---------- DATA EXTRACT ----------
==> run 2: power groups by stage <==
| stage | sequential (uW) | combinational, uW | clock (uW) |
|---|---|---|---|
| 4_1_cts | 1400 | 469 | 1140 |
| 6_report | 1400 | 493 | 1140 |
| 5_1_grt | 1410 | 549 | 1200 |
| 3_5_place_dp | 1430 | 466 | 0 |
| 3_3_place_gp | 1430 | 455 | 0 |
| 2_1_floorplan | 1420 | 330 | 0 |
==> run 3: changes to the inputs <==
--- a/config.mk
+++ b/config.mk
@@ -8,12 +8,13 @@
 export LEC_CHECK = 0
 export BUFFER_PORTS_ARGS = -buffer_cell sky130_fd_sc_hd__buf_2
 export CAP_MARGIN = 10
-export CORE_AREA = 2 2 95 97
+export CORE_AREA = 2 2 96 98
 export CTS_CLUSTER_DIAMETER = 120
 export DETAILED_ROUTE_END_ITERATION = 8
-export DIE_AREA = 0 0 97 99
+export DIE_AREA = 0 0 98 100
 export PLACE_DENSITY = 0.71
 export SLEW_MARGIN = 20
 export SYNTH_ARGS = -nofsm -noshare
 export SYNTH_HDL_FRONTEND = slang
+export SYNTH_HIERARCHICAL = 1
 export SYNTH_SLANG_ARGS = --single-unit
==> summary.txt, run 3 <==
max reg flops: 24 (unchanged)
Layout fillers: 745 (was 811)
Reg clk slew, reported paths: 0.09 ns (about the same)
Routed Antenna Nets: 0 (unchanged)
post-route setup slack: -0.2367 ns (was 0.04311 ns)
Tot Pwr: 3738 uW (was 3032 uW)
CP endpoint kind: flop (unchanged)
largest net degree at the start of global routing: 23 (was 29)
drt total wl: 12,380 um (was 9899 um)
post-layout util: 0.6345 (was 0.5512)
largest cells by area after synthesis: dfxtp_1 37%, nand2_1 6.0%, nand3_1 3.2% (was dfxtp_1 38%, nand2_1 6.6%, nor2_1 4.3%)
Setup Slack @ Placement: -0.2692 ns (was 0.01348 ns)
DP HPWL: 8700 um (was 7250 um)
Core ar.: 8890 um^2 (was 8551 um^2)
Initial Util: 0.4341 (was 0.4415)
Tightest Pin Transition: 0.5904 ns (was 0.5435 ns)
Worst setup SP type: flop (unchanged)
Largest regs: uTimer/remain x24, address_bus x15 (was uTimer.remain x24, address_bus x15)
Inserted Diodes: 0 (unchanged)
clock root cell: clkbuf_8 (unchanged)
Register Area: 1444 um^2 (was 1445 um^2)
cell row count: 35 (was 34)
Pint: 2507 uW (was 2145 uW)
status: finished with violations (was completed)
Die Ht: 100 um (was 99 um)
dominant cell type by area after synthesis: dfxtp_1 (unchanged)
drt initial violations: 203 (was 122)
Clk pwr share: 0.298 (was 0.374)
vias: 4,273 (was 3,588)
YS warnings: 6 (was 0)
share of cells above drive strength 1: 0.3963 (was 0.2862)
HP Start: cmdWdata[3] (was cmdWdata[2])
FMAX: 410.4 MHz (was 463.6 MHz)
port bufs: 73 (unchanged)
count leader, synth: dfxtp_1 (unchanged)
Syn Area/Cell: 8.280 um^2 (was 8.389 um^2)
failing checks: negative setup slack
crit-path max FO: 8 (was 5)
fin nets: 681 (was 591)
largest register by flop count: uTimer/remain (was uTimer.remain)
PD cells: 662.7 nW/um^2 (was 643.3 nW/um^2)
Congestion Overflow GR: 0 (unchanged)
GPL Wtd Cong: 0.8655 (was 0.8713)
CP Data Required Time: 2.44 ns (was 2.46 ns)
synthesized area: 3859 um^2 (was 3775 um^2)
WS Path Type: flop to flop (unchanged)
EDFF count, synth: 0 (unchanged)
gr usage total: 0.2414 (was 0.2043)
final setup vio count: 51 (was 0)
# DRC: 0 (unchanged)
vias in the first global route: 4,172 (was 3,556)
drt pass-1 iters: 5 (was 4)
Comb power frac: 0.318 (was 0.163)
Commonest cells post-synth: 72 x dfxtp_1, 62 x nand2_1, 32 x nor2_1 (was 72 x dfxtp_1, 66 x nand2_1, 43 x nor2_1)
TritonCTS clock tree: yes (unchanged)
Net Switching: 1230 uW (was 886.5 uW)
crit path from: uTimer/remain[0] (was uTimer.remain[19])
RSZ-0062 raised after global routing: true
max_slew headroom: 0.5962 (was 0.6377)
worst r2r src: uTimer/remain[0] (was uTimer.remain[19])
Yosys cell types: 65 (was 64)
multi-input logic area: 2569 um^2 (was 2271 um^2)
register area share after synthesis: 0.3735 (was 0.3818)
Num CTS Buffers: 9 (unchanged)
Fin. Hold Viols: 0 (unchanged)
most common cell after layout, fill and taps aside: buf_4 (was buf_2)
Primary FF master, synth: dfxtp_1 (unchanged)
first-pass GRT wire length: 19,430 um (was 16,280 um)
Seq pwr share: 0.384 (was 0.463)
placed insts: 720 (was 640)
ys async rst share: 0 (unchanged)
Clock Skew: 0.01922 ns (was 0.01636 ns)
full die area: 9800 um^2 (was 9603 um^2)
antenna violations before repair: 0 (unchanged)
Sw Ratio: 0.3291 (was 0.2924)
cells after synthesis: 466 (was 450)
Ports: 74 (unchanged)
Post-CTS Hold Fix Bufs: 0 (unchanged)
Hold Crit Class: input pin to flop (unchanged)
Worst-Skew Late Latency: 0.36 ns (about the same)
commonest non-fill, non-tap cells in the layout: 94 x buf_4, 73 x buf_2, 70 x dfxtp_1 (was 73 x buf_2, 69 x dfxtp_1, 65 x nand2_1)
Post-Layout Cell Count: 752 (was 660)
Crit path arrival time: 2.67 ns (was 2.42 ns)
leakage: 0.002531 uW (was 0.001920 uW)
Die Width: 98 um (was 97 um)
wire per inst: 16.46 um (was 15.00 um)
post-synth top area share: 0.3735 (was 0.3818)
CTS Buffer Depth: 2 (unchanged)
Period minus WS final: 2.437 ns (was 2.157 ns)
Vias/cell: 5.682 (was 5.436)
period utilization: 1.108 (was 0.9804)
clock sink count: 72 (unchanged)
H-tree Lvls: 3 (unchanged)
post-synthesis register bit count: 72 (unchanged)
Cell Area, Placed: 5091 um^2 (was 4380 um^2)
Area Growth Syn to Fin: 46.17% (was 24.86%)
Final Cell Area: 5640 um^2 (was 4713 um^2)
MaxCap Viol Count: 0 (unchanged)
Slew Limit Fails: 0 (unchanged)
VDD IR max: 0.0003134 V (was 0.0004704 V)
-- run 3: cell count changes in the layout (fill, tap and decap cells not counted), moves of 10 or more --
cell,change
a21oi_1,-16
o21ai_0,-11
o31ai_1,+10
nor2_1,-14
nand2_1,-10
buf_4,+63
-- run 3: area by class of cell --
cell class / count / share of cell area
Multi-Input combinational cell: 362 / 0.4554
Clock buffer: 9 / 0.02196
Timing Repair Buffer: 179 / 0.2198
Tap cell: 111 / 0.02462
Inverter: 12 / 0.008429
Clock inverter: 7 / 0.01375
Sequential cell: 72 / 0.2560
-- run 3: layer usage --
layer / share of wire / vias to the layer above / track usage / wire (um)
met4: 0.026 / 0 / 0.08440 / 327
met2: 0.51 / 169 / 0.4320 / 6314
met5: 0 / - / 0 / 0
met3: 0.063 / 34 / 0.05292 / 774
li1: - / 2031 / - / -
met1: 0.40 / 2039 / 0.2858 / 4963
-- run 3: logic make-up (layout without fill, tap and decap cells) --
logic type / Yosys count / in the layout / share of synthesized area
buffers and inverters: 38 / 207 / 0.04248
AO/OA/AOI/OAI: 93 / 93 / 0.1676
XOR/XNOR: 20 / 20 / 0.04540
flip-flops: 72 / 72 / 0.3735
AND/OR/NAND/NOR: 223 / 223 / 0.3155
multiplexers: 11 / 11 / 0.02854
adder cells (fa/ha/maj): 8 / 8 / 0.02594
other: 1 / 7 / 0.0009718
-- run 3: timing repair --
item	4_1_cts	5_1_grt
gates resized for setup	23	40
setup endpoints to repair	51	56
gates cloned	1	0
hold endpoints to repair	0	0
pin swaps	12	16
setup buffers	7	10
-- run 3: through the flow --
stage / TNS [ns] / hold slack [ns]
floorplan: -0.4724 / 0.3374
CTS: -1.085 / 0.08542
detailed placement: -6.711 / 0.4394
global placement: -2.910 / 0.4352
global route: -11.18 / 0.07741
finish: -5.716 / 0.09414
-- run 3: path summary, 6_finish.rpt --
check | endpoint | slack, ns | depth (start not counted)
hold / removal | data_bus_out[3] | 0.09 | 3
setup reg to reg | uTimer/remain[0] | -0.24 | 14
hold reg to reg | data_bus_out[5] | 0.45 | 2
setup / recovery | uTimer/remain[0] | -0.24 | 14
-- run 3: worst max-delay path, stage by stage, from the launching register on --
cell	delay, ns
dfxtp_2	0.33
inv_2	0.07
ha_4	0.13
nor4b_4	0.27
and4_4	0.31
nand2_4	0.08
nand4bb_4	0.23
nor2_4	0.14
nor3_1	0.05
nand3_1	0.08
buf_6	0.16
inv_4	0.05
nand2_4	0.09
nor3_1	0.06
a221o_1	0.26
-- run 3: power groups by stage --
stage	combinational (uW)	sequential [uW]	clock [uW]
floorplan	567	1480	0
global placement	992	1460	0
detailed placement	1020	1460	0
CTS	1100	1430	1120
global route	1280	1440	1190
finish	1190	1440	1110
----------
◆ **WORK INSTRUCTION**: Return a copy of each line in the entries that carries the string "counted".

◆ **YOUR SOLUTION**:
-- run 3: cell count changes in the layout (fill, tap and decap cells not counted), moves of 10 or more --
check | endpoint | slack, ns | depth (start not counted)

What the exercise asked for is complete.